== Provided entries

[config.mk]
export PLATFORM = sky130hd
export DESIGN_NAME = mec_ctrl
export DESIGN_NICKNAME = d
export VERILOG_FILES = /design/src/rtl/core/mec_pkg.sv /design/src/rtl/core/mec_ctrl.sv
export SDC_FILE = /design/constraint.sdc
export NUM_CORES = 1
export LEC_CHECK = 0
export BUFFER_PORTS_ARGS = -buffer_cell sky130_fd_sc_hd__clkbuf_2
export CAP_MARGIN = 20
export CORE_MARGIN = 1.5
export CORE_UTILIZATION = 55
export DETAILED_ROUTE_END_ITERATION = 6
export PLACE_DENSITY = 0.78
export SYNTH_ARGS = -nofsm -noshare
export SYNTH_HDL_FRONTEND = slang
export SYNTH_SLANG_ARGS = --single-unit
[constraint.sdc]
create_clock -name clk -period 3.8 [get_ports clk]
set_clock_uncertainty 0.15 [all_clocks]
set_input_delay 0.38 -clock clk [delete_from_list [all_inputs] [get_ports clk]]
set_output_delay 0.38 -clock clk [all_outputs]
set_load 0.02 [all_outputs]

====

Restate the data word for word, leaving nothing out.

[config.mk]
export PLATFORM = sky130hd
export DESIGN_NAME = mec_ctrl
export DESIGN_NICKNAME = d
export VERILOG_FILES = /design/src/rtl/core/mec_pkg.sv /design/src/rtl/core/mec_ctrl.sv
export SDC_FILE = /design/constraint.sdc
export NUM_CORES = 1
export LEC_CHECK = 0
export BUFFER_PORTS_ARGS = -buffer_cell sky130_fd_sc_hd__clkbuf_2
export CAP_MARGIN = 20
export CORE_MARGIN = 1.5
export CORE_UTILIZATION = 55
export DETAILED_ROUTE_END_ITERATION = 6
export PLACE_DENSITY = 0.78
export SYNTH_ARGS = -nofsm -noshare
export SYNTH_HDL_FRONTEND = slang
export SYNTH_SLANG_ARGS = --single-unit
[constraint.sdc]
create_clock -name clk -period 3.8 [get_ports clk]
set_clock_uncertainty 0.15 [all_clocks]
set_input_delay 0.38 -clock clk [delete_from_list [all_inputs] [get_ports clk]]
set_output_delay 0.38 -clock clk [all_outputs]
set_load 0.02 [all_outputs]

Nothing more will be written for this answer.